Weight Gain During Pregnancy

What to know

The amount of weight you gain during pregnancy is important for your pregnancy health. It is also important for the long-term health of you and your baby. Learn about pregnancy weight gain recommendations and steps to meet your pregnancy weight gain goal.

Pregnant woman standing on a scale

Pregnancy weight gain recommendations

How much weight you should gain during pregnancy is based on your body mass index (BMI) before pregnancy. BMI is an indicator of body fat calculated from weight and height.

Weight gain recommendations for women pregnant with one baby

Before pregnancy, you were...
  • You should gain...
Underweight BMI less than 18.5
  • 28-40 pounds
Normal weight 18.5-24.9
  • 25-35 pounds
Overweight BMI 25.0-29.9
  • 15-25 pounds
Obese BMI 30.0-39.9
  • 11-20 pounds

Weight gain recommendations for women pregnant with twins

Before pregnancy, you were...
  • You should gain...
Underweight BMI less than 18.5
  • 50-62 pounds*
Normal weight 18.5-24.9
  • 37-54 pounds
Overweight BMI 25.0-29.9
  • 31-50 pounds
Obese BMI 30.0-39.9
  • 25-42 pounds

For more information, visit Healthy Weight Gain During Pregnancy from the Institute of Medicine. If you're pregnant with triplets or more, talk to your health care provider about your weight gain goals.

*All recommendations are from the Institute of Medicine, with the exception of underweight women with twins.1

Weight gain below, within, and above recommendations

A previous study found that only about 1 in 3 women gained the recommended amount of weight during pregnancy. About 1 in 5 women gained below pregnancy weight gain recommendations and 1 in 2 gained above recommendations.

Steps to meet pregnancy weight gain recommendations

Know your caloric needs. In general, the first trimester does not require any extra calories. Typically, add about 340 additional daily calories during the second trimester and about 450 additional daily calories during the third trimester.

Work with your health care provider on your weight gain goals. Track your pregnancy weight gain at the beginning and regularly throughout pregnancy. Compare your progress to recommended healthy pregnancy weight gain ranges.

Eat a balanced diet high in whole grains, vegetables, fruits, low fat dairy, and lean protein. Use the MyPlate plan to see the daily food group targets that are right for you at your stage of pregnancy. Limit added sugars and solid fats found in soft drinks, desserts, fried foods, whole milk, and fatty meats. Most foods are safe to eat during pregnancy, but you will need to use caution with or avoid certain foods. Talk with your health care provider and visit Safer Food Choices for Pregnant People for food safety information.

Work up to or maintain at least 150 minutes of moderate intensity aerobic activity (such as brisk walking) per week. 150 minutes may sound overwhelming, but you can break up your daily physical activity into smaller chunks of time.
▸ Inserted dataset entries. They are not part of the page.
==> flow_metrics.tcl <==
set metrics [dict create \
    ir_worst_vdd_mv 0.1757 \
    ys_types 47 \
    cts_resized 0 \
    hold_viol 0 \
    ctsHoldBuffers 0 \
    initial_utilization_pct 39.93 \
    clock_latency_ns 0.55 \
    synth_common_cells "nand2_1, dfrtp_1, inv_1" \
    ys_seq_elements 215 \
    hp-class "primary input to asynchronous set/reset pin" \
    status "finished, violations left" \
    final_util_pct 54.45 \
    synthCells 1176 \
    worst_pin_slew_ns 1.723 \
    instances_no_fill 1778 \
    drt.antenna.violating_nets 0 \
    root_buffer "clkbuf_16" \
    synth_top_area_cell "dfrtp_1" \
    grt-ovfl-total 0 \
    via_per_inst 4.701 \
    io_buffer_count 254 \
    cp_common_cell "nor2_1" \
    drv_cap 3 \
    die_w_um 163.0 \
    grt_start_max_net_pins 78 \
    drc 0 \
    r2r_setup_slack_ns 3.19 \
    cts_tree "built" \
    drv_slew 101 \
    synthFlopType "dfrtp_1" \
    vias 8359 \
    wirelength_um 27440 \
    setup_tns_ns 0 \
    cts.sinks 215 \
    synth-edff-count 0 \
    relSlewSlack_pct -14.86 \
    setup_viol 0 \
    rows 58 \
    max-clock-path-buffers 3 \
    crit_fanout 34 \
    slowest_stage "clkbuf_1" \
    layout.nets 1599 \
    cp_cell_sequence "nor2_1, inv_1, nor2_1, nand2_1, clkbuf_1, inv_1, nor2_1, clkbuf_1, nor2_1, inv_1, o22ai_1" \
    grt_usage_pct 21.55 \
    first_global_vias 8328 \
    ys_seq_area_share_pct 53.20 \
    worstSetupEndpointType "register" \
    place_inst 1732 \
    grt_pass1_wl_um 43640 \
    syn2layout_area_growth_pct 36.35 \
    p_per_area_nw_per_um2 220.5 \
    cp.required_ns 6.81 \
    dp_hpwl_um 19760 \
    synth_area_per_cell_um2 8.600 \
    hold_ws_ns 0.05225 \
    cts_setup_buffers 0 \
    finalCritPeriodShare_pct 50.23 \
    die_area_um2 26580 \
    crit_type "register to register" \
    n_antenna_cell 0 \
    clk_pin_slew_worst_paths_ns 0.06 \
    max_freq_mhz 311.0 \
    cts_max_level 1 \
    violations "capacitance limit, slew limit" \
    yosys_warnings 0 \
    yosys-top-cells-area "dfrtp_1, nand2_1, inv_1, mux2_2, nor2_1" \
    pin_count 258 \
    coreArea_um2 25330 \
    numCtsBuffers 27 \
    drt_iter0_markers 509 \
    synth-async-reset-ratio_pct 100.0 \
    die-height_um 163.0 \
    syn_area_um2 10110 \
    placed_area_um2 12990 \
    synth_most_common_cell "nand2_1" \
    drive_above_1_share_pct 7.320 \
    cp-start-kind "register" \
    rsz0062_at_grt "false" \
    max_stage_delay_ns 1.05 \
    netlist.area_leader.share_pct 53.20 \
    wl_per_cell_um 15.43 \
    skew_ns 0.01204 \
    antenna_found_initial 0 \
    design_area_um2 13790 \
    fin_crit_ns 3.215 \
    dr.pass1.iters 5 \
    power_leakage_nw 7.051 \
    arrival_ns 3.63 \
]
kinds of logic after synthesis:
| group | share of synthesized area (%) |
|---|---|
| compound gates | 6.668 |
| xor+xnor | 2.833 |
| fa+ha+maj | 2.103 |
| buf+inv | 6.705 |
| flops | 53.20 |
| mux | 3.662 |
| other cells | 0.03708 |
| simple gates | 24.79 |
**config.mk**
```make
export PLATFORM = sky130hd
export DESIGN_NAME = uart_prog_loader
export DESIGN_NICKNAME = d
export VERILOG_FILES = /design/src/rtl/uart_pkg.sv /design/src/rtl/uart_tx_byte.sv /design/src/rtl/uart_prog_loader.sv
export SDC_FILE = /design/constraint.sdc
export NUM_CORES = 1
export LEC_CHECK = 0
export CAP_MARGIN = 20
export CORE_MARGIN = 5
export CORE_UTILIZATION = 40
export CTS_BUF_LIST = sky130_fd_sc_hd__clkbuf_8
export DETAILED_ROUTE_END_ITERATION = 12
export HOLD_SLACK_MARGIN = 0.15
export SETUP_SLACK_MARGIN = 0.05
export SLEW_MARGIN = 25
export SYNTH_ARGS = -nofsm -noshare
export SYNTH_HDL_FRONTEND = slang
export SYNTH_SLANG_ARGS = --single-unit
```
**constraint.sdc**
```tcl
create_clock -name clock -period 3.8 [get_ports clock]
set_input_delay 0.76 -clock clock [delete_from_list [all_inputs] [get_ports clock]]
set_output_delay 0.76 -clock clock [all_outputs]
set_load 0.01 [all_outputs]
```
[src/rtl/gs_pkg.sv]
// Shared types and constants for the GS pipeline front end.
package gs_pkg;

  localparam int unsigned GS_ADDR_W = 32;
  localparam int unsigned GS_WORD_W = 32;

  // PC fetched first after reset.
  localparam logic [GS_ADDR_W-1:0] GS_BOOT_ADDR = 32'h0000_0000;

  // Fetch request sequencer states.
  typedef enum logic [1:0] {
    IF_IDLE,
    IF_REQ,
    IF_WAIT,
    IF_DRAIN
  } if_state_t;

  // One queued instruction with the PC it was fetched from.
  typedef struct packed {
    logic [GS_ADDR_W-1:0] pc;
    logic [GS_WORD_W-1:0] instr;
  } fetch_entry_t;

endpackage

[src/rtl/gs_fetch_fifo.sv]
// Small synchronous FIFO of fetch entries. Depth must be a power of two so
// the pointers wrap naturally. Clear empties the queue and wins over push/pop.
module gs_fetch_fifo
  import gs_pkg::*;
#(
  parameter int unsigned Depth = 2
) (
  input  logic                         clk,
  input  logic                         rst,
  input  logic                         push_i,
  input  fetch_entry_t                 push_data_i,
  input  logic                         pop_i,
  input  logic                         clear_i,
  output logic [$clog2(Depth+1)-1:0]   count_o,
  output fetch_entry_t                 head_o
);

  localparam int unsigned PtrW = (Depth > 1) ? $clog2(Depth) : 1;
  localparam int unsigned CntW = $clog2(Depth + 1);

  fetch_entry_t    mem_q [Depth];
  logic [PtrW-1:0] wr_ptr_q;
  logic [PtrW-1:0] rd_ptr_q;
  logic [CntW-1:0] count_q;

  // Storage, pointers and occupancy; storage is zeroed so outputs read 0 in reset.
  always_ff @(posedge clk or negedge rst) begin
    if (!rst) begin
      for (int unsigned i = 0; i < Depth; i++) begin
        mem_q[i] <= '0;
      end
      wr_ptr_q <= '0;
      rd_ptr_q <= '0;
      count_q  <= '0;
    end else if (clear_i) begin
      wr_ptr_q <= '0;
      rd_ptr_q <= '0;
      count_q  <= '0;
    end else begin
      if (push_i) begin
        mem_q[wr_ptr_q] <= push_data_i;
        wr_ptr_q        <= wr_ptr_q + PtrW'(1);
      end
      if (pop_i) begin
        rd_ptr_q <= rd_ptr_q + PtrW'(1);
      end
      case ({push_i, pop_i})
        2'b10:   count_q <= count_q + CntW'(1);
        2'b01:   count_q <= count_q - CntW'(1);
        default: count_q <= count_q;
      endcase
    end
  end

  assign count_o = count_q;
  assign head_o  = mem_q[rd_ptr_q];

endmodule

[src/rtl/gs_if_stage.sv]
// GS instruction-fetch stage: owns the fetch PC, issues one request at a time
// on a req/gnt/rvalid interface, queues returned words and presents them to
// decode. Redirects flush the queue and drain any in-flight response.
// Optional build macro GS_IF_PERF_CNT_EN adds fetch/redirect event counters.
module gs_if_stage
  import gs_pkg::*;
#(
  parameter int unsigned          ADDR_SIZE = 32,
  parameter int unsigned          WORD_SIZE = 32,
  parameter logic [ADDR_SIZE-1:0] BOOT_ADDR = GS_BOOT_ADDR,
  parameter int unsigned          BUF_DEPTH = 2
) (
  input  logic                 clk,
  input  logic                 rst,
  output logic                 imem_req_o,
  output logic [ADDR_SIZE-1:0] imem_addr_o,
  input  logic                 imem_gnt_i,
  input  logic                 imem_rvalid_i,
  input  logic [WORD_SIZE-1:0] imem_rdata_i,
  input  logic                 redirect_i,
  input  logic [ADDR_SIZE-1:0] redirect_pc_i,
  input  logic                 halt_if_i,
  output logic [ADDR_SIZE-1:0] pc_o,
  output logic [ADDR_SIZE-1:0] pc_4_o,
  output logic [WORD_SIZE-1:0] instr_o,
  output logic                 if_valid_o
`ifdef GS_IF_PERF_CNT_EN
  ,
  output logic [31:0]          perf_fetched_o,
  output logic [31:0]          perf_redirect_o
`endif
);

  localparam int unsigned CntW = $clog2(BUF_DEPTH + 1);

  if_state_t            state_q, state_d;
  logic [ADDR_SIZE-1:0] fetch_pc_q, fetch_pc_d;
  logic [ADDR_SIZE-1:0] req_pc_q, req_pc_d;

  logic                 push;
  logic                 pop;
  fetch_entry_t         push_entry;
  fetch_entry_t         head;
  logic [CntW-1:0]      fifo_count;
  logic [31:0]          occupancy;
  logic                 issue_ok;

  // Reserve a queue slot for the outstanding response so a push never overflows.
  assign occupancy = 32'(fifo_count) + 32'(state_q == IF_WAIT);
  assign issue_ok  = occupancy < BUF_DEPTH;

  // Request sequencing and fetch-PC update; redirect overrides the normal flow.
  always_comb begin
    state_d     = state_q;
    fetch_pc_d  = fetch_pc_q;
    req_pc_d    = req_pc_q;
    imem_req_o  = 1'b0;
    imem_addr_o = '0;
    push        = 1'b0;

    case (state_q)
      IF_IDLE: state_d = IF_REQ;
      IF_REQ: begin
        if (issue_ok) begin
          imem_req_o  = 1'b1;
          imem_addr_o = fetch_pc_q;
          if (imem_gnt_i) begin
            req_pc_d = fetch_pc_q;
            state_d  = IF_WAIT;
          end
        end
      end
      IF_WAIT: begin
        if (imem_rvalid_i) begin
          push       = 1'b1;
          fetch_pc_d = fetch_pc_q + ADDR_SIZE'(4);
          state_d    = IF_REQ;
        end
      end
      IF_DRAIN: begin
        if (imem_rvalid_i) begin
          state_d = IF_REQ;
        end
      end
      default: state_d = IF_IDLE;
    endcase

    if (redirect_i) begin
      fetch_pc_d = {redirect_pc_i[ADDR_SIZE-1:2], 2'b00};
      push       = 1'b0;
      case (state_q)
        // A grant in the redirect cycle still produces a response we must swallow.
        IF_REQ:  state_d = (imem_req_o && imem_gnt_i) ? IF_DRAIN : IF_REQ;
        IF_WAIT: state_d = imem_rvalid_i ? IF_REQ : IF_DRAIN;
        default: ;
      endcase
    end
  end

  // Sequencer state and fetch PCs.
  always_ff @(posedge clk or negedge rst) begin
    if (!rst) begin
      state_q    <= IF_IDLE;
      fetch_pc_q <= BOOT_ADDR;
      req_pc_q   <= '0;
    end else begin
      state_q    <= state_d;
      fetch_pc_q <= fetch_pc_d;
      req_pc_q   <= req_pc_d;
    end
  end

  assign push_entry = '{pc: req_pc_q, instr: imem_rdata_i};

  gs_fetch_fifo #(
    .Depth (BUF_DEPTH)
  ) u_fetch_fifo (
    .clk         (clk),
    .rst         (rst),
    .push_i      (push),
    .push_data_i (push_entry),
    .pop_i       (pop),
    .clear_i     (redirect_i),
    .count_o     (fifo_count),
    .head_o      (head)
  );

  // Decode-facing view of the queue head; redirect kills it combinationally.
  assign if_valid_o = (fifo_count != '0) && !redirect_i;
  assign pop        = if_valid_o && !halt_if_i;
  assign pc_o       = head.pc;
  assign pc_4_o     = head.pc + ADDR_SIZE'(4);
  assign instr_o    = head.instr;

`ifdef GS_IF_PERF_CNT_EN
  logic [31:0] perf_fetched_q;
  logic [31:0] perf_redirect_q;

  // Event counters; both wrap on overflow.
  always_ff @(posedge clk or negedge rst) begin
    if (!rst) begin
      perf_fetched_q  <= '0;
      perf_redirect_q <= '0;
    end else begin
      if (push) begin
        perf_fetched_q <= perf_fetched_q + 32'd1;
      end
      if (redirect_i) begin
        perf_redirect_q <= perf_redirect_q + 32'd1;
      end
    end
  end

  assign perf_fetched_o  = perf_fetched_q;
  assign perf_redirect_o = perf_redirect_q;
`endif

endmodule

[config.mk]
export PLATFORM = sky130hd
export DESIGN_NAME = gs_if_stage
export DESIGN_NICKNAME = d
export VERILOG_FILES = /design/src/rtl/gs_pkg.sv /design/src/rtl/gs_fetch_fifo.sv /design/src/rtl/gs_if_stage.sv
export SDC_FILE = /design/constraint.sdc
export NUM_CORES = 1
export LEC_CHECK = 0
export BUFFER_PORTS_ARGS = -buffer_cell sky130_fd_sc_hd__buf_2
export CORE_ASPECT_RATIO = 0.5
export CORE_MARGIN = 1.5
export CORE_UTILIZATION = 50
export CTS_BUF_LIST = sky130_fd_sc_hd__clkbuf_4
export DETAILED_ROUTE_END_ITERATION = 8
export PLACE_DENSITY = 0.74
export REMOVE_ABC_BUFFERS = 1
export SYNTH_ARGS = -nofsm -noshare
export SYNTH_HDL_FRONTEND = slang
export SYNTH_SLANG_ARGS = --single-unit
[constraint.sdc]
create_clock -name clk -period 7.84 [get_ports clk]
set_input_delay 1.176 -clock clk [delete_from_list [all_inputs] [get_ports clk]]
set_output_delay 1.176 -clock clk [all_outputs]
set_load 0.01 [all_outputs]
Word-level counts from Yosys, hierarchy flattened
Index checks and enable logic that the tools add are counted.
- memory bits (writable): 0
- ROM bits: 0
- memories kept: 0
- register bits: 198
- latch bits: 0
- input port bits: 70
- divide/modulo/power cells: 0
- equality and inequality tests: 5
- bitwise logic cells: 3
- reduce and logical (&&, ||, !) cells: 17
- add/sub/neg operators: 7
- mux-type cells: 30
- magnitude comparators: 4
- multiply operators: 0
- shift-type cells: 0
- operators with widths (kind ; number):
    64-bit 2-to-1 mux ; 4
    32-bit 2-to-1 mux ; 5
    128-bit bitwise mux ; 1
    32-bit by 3-bit adder with 32-bit output (second input constant) ; 2
    64-bit demux with 1-bit select ; 1
    2-bit 2-to-1 mux ; 7
    2-bit nonzero test ; 5
    1-bit 2-to-1 mux ; 9
    2-bit case mux with 2 select lines ; 2
    2-bit equality test (second input constant) ; 3
    2-bit case mux with 3 select lines ; 1
    2-bit by 1-bit equality test with 1-bit output (second input constant) ; 2
    2-bit greater-or-equal comparator (second input constant) ; 2
    1-bit logical AND ; 4
    1-bit NOT with 2-bit output ; 2
    2-bit AND reduction ; 2
    2-bit by 1-bit adder with 3-bit output ; 1
    3-bit by 2-bit < comparator with 1-bit output (second input constant) ; 1
    3-bit AND reduction ; 1
    3-bit nonzero test ; 1
    1-bit adder (second input constant) ; 2
    2-bit by 1-bit adder with 2-bit output (second input constant) ; 1
    1-bit zero test ; 2
    2-bit zero test ; 1
    4 further kinds ; 4

Longest topological paths before layout
Gate-level depths: netlist (run 1).
- word-level depth: 9
- depth in mapped cells: 13

Cells and area by module
From an unflattened synthesis (run 1), not the netlist that was laid out.
- cells, all modules: 783
- area total of the unflattened synthesis: 9978.3 um2
- modules (own cells, without submodules) (module ; sequential area each (um2) ; instances ; cells an instance ; area an instance (um2)):
    gs_fetch_fifo ; 3303.2 ; 1 ; 359 ; 6033.3
    gs_if_stage ; 1551.5 ; 1 ; 424 ; 3945.0

Worst setup path after synthesis (run 1)
Ideal clock, no wire load.
- kind: flip-flop to output port
- start: register u_fetch_fifo.rd_ptr_q
- end: output pc_4_o[30]
- arrival: 2.818 ns
- stages on the path, launching flop included: 14
- setup slack: 3.846 ns
- path buffers: 5
- cells stage by stage: dfrtp_1 -> buf_6 -> buf_6 -> buf_2 -> clkbuf_1 -> buf_2 -> mux2i_1 -> inv_1 -> ha_1 -> nand4b_1 -> a21oi_2 -> nand4_1 -> nor3_1 -> xor2_1
- word-level cells in the longest chain between the ends: 5
- RTL lines (item ; line ; RTL):
    from (decl) ; gs_fetch_fifo.sv:23 ; logic [PtrW-1:0] rd_ptr_q;
    from (signal assigned) ; gs_fetch_fifo.sv:45 ; rd_ptr_q <= rd_ptr_q + PtrW'(1);
    1-bit NOT with 2-bit output (not written as such) ; gs_fetch_fifo.sv:56 ; assign head_o = mem_q[rd_ptr_q];
    64-bit 2-to-1 mux (not written as such) (3 in series) ; gs_fetch_fifo.sv:56 ;
    net pc_o[2] ; gs_if_stage.sv:23 ; output logic [ADDR_SIZE-1:0] pc_o,
    32-bit by 3-bit adder with 32-bit output ; gs_if_stage.sv:132 ; assign pc_4_o = head.pc + ADDR_SIZE'(4);
    to (decl) ; gs_if_stage.sv:24 ; output logic [ADDR_SIZE-1:0] pc_4_o,
The timed path passes the listed nets, and every way through them passes these cells. The select of a mux whose other input is x is not followed.

Worst setup path in the final report (run 1)
- start: register u_fetch_fifo.rd_ptr_q
- end: output pc_4_o[30]
- word-level cells in the longest chain between the ends: 5
- RTL lines (item ; line):
    1-bit NOT with 2-bit output (not written as such) ; gs_fetch_fifo.sv:56
    64-bit 2-to-1 mux (not written as such) (3 in series) ; gs_fetch_fifo.sv:56
    32-bit by 3-bit adder with 32-bit output ; gs_if_stage.sv:132
Every way passes these cells. The select of a mux whose other input is x is not followed.

==> flow_summary.toml, run 1 <==
[sta]
setup_violations = 0
fmax_ghz = 0.1950
tightest_slew_ns = 1.147
period_share_pct = 65.41
timing.setup.tns_ns = 0
worst_clock_skew_ns = 0.02322
slew_headroom_pct = 23.54
endpoints_failing_hold = 0
final_max_slew_viol_count = 0
period_minus_slack_ns = 5.128
rsz_0062_raised_after_global_routing = "false"

[clock_tree]
worstSkewPairLatency_ns = 0.57
path_clk_slew_ns = 0.15
root_buffer = "clkbuf_4"
clock_path_buffers = 2
cts_post_setup_buffers_inserted = 0
cts_htree_levels = 4
cts_hold_buffers = 0
cts-buffers-inserted = 17
cts_tree = "yes"
cts-resized-gates = 0
clock_sink_count = 190

[yosys]
avgSynthCellArea_um2 = 11.98
yosys.area.top_type_share_pct = 49.56
synth.yosys.warnings = 0
count_of_different_cell_masters_after_synthesis = 51
netlist.top_cell.by_area = "dfrtp_1"
ys_dominant_reg_cell = "dfrtp_1"
synthArstFlopShare_pct = 100.0
synth-seq-cells = 190
synth_cells = 801
synth.top_cells.by_area = "dfrtp_1, mux2_2, xnor2_1, nand2_1, and3_1"
synth-edff-count = 0
synth-seq-area-share_pct = 49.56
mappedNetlistArea_mm2 = 0.009593

[layout]
antennaDiodeCount = 0
synthesis_to_layout_area_growth_pct = 14.63
nNetsFinal = 1050
post-route-util_pct = 59.09
fraction_of_layout_cells_with_a_size_suffix_above_1_pct = 46.10
final.fill_count = 1577
mostFrequentLayoutCell = "mux2_2"
layout.cells.most_common_list = "mux2_2, buf_2, dfrtp_1"

[power]
vdd_ir_drop_max_uv = 161.4
switchingPower_mw = 1.072
clock_power_share_pct = 17.7
pwr_cell_area_mw_per_mm2 = 274.9
power.switching_fraction_pct = 35.47
cellLeakagePower_nw = 5.502
combinationalPowerShare_pct = 35.6
cell_internal_pwr_mw = 1.951
seq_power_share_pct = 46.7

[drt]
dr_total_vias = 6703
drc_errors = 0
detailedRoute.firstIterationViolations = 232
drt_pre_antenna_iters = 4
post_drt_via_cell_ratio = 5.380
wl_mm = 21.44
post_drt_wl_per_cell_um = 17.21
detail_route_antenna_nets = 0

[worst_setup_path]
arrival_ns = 3.95
regToRegEndpoint = "fetch_pc_q[27]$_DFFE_PN0P_"
critPathCapture = "pc_4_o[30]"
reg2reg_slack_ns = 5.10
crit-reg2reg-launch = "state_q[0]$_DFF_PN0_"
setup.worst_path.start = "u_fetch_fifo.rd_ptr_q$_DFFE_PN0P_"
crit_required_ns = 6.66
reg2regPathDepth = 7
criticalPathCategory = "flip-flop to output pin"
crit_path_max_fanout = 54
critical_path_capture_point_type = "output pin"
setup.worst_path.start_class = "flip-flop"

[floorplan]
die_area_mm2 = 0.02008
dieWidth_um = 198.9
die_height_um = 100.9
std_cell_rows = 35
fp.coreArea_mm2 = 0.01861
floorplan.initialDensity_pct = 51.54
ios = 200

[placed_design]
place.gp.congestion = 0.8517
hpwlAfterDp_mm = 14.79
io_buffers = 191

[global_routing]
grt_antenna_before_repair = 0
grt_first_pass_wirelength_mm = 34.70
globalRoute.totalOverflow = 0
maximum_number_of_pins_on_one_net_before_global_route_repair = 117
grt.total_usage_pct = 22.27
vias_in_the_first_global_route = 6732

[job]
cap_violations = 0

[outcome]
status = "finished, final reports clean"

[min_path]
min_path_type = "flip-flop to flip-flop"
registers in the layout, summed over array words and instances, names as in the netlist:
| register | cells |
|---|---|
| u_fetch_fifo.rd_ptr_q | 1 |
| fetch_pc_q | 30 |
| u_fetch_fifo.count_o | 2 |
| state_q | 2 |
| u_fetch_fifo.wr_ptr_q | 1 |
| u_fetch_fifo.mem_q | 124 |
| req_pc_q | 30 |
worst max-delay path, stage by stage (launching register included):
cell,delay [ns]
dfrtp_4,0.78
buf_4,0.62
mux2_2,0.29
ha_1,0.20
nand4_1,0.15
a21oi_2,0.46
nand4_1,0.29
nor3_1,0.26
xor2_1,0.17
buf_2,0.15
worst min-delay path by stage:
stage	from	to	slack, ns	cells after the start
after CTS	u_fetch_fifo.mem_q[19]$_DFFE_PN0P_	u_fetch_fifo.mem_q[19]$_DFFE_PN0P_	0.52	1
after global routing	u_fetch_fifo.mem_q[19]$_DFFE_PN0P_	u_fetch_fifo.mem_q[19]$_DFFE_PN0P_	0.53	1
after global placement	u_fetch_fifo.mem_q[28]$_DFFE_PN0P_	u_fetch_fifo.mem_q[28]$_DFFE_PN0P_	0.48	1
after detailed placement	u_fetch_fifo.mem_q[63]$_DFFE_PN0P_	u_fetch_fifo.mem_q[63]$_DFFE_PN0P_	0.49	1
after floorplan	req_pc_q[11]$_DFFE_PN0P_	req_pc_q[11]$_DFFE_PN0P_	0.46	2
final	u_fetch_fifo.mem_q[19]$_DFFE_PN0P_	u_fetch_fifo.mem_q[19]$_DFFE_PN0P_	0.52	1
power by group through the flow:
stage          Sequential [mW]  Clock (mW)  Combinational [mW]
2_1_floorplan             1.37           0               0.707
3_3_place_gp              1.41           0                1.06
3_5_place_dp              1.43           0                1.08
4_1_cts                   1.41       0.554                1.09
5_1_grt                   1.45       0.601                1.18
6_report                  1.41       0.536                1.08
layout make-up:
class                      instances  area, um2  share of cell area [%]
clock buffer                      17      127.6                   1.161
clock inverter                    15      152.6                   1.388
inverter                          14      52.55                  0.4779
multi-input combinational        552       4557                   41.44
sequential                       190       4758                   43.27
tap                              259      324.1                   2.947
timing repair buffer             199       1025                   9.318
layer usage:
| metal | track usage, % | vias to the layer above | wire, um |
|---|---|---|---|
| met2 | 37.92 | 129 | 10400 |
| li1 | - | 3180 | - |
| met1 | 30.00 | 3378 | 10170 |
| met4 | 5.420 | 0 | 197 |
| met5 | 0 | - | 0 |
| met3 | 3.546 | 16 | 672 |
through the flow:
step	cells	area [um2]	power [mW]	hold slack, ns	setup slack (ns)
after floorplan	756	9345	2.075	0.4621	2.598
after global placement	1214	10720	2.465	0.4809	3.353
after detailed placement	1214	10720	2.516	0.4867	3.275
after CTS	1246	11000	3.053	0.5210	2.625
after global routing	1246	11000	3.226	0.5316	2.279
final	1246	11000	3.023	0.5190	2.712
cells by family (layout without fill, tap and decap cells):
family | after synthesis | count (layout) | share of synthesized area [%]
mux | 213 | 213 | 24.89
simple gates | 206 | 206 | 12.01
flops | 190 | 190 | 49.56
compound gates | 67 | 67 | 4.461
buf+inv | 64 | 245 | 3.326
xor+xnor | 54 | 54 | 4.930
fa+ha+maj | 6 | 6 | 0.7826
other cells | 1 | 6 | 0.03909
cell usage after synthesis (all sizes together) (2+ instances only):
library cell / n
mux2: 204
dfrtp: 190
nand2: 63
and3: 37
o21ai: 37
buf: 36
xnor2: 31
nand3: 24
nor2: 23
xor2: 23
nand4: 15
clkbuf: 14
inv: 14
a21oi: 10
nor3: 10
mux2i: 9
nor4: 8
ha: 6
nor2b: 6
and2: 5
nand4b: 5
a21o: 4
a32o: 4
a22oi: 3
and4: 3
a31oi: 2
nand2b: 2
nand3b: 2
o22ai: 2
or3: 2
Note: power is estimated with default switching activity, not from simulation.
==> run 2, diff against run 1 <==
--- a/config.mk
+++ b/config.mk
@@ -5,13 +5,14 @@
 export SDC_FILE = /design/constraint.sdc
 export NUM_CORES = 1
 export LEC_CHECK = 0
+export ABC_AREA = 1
 export BUFFER_PORTS_ARGS = -buffer_cell sky130_fd_sc_hd__buf_2
 export CORE_ASPECT_RATIO = 0.5
 export CORE_MARGIN = 1.5
 export CORE_UTILIZATION = 50
 export CTS_BUF_LIST = sky130_fd_sc_hd__clkbuf_4
 export DETAILED_ROUTE_END_ITERATION = 8
-export PLACE_DENSITY = 0.74
+export PLACE_DENSITY = 0.73
 export REMOVE_ABC_BUFFERS = 1
 export SYNTH_ARGS = -nofsm -noshare
 export SYNTH_HDL_FRONTEND = slang
==> constraint.sdc (replaced) <==
create_clock -name clk -period 4.8 [get_ports clk]
set_input_delay 0.72 -clock clk [delete_from_list [all_inputs] [get_ports clk]]
set_output_delay 0.72 -clock clk [all_outputs]
set_load 0.01 [all_outputs]
==> run 2 against run 1 <==
  * The flow now finishes with violations (DRC)
  * Power up 80%
  * Combinational power rose by 110%
  * Clock power up 70%
  * Clock skew up 0.0084 ns
  * Largest cell class unchanged
  * Highest routed layer unchanged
Physical activity is healthy and safe for most pregnant women. Talk to your health care provider about any physical activity restrictions. Learn more at Healthy Pregnant or Postpartum Women or visit the Move Your Way® campaign.

  1. Luke B, Hediger ML, Nugent C, et al. Body mass index—specific weight gains associated with optimal birth weights in twin pregnancies. J Reprod Med. 2003; 48:217–224.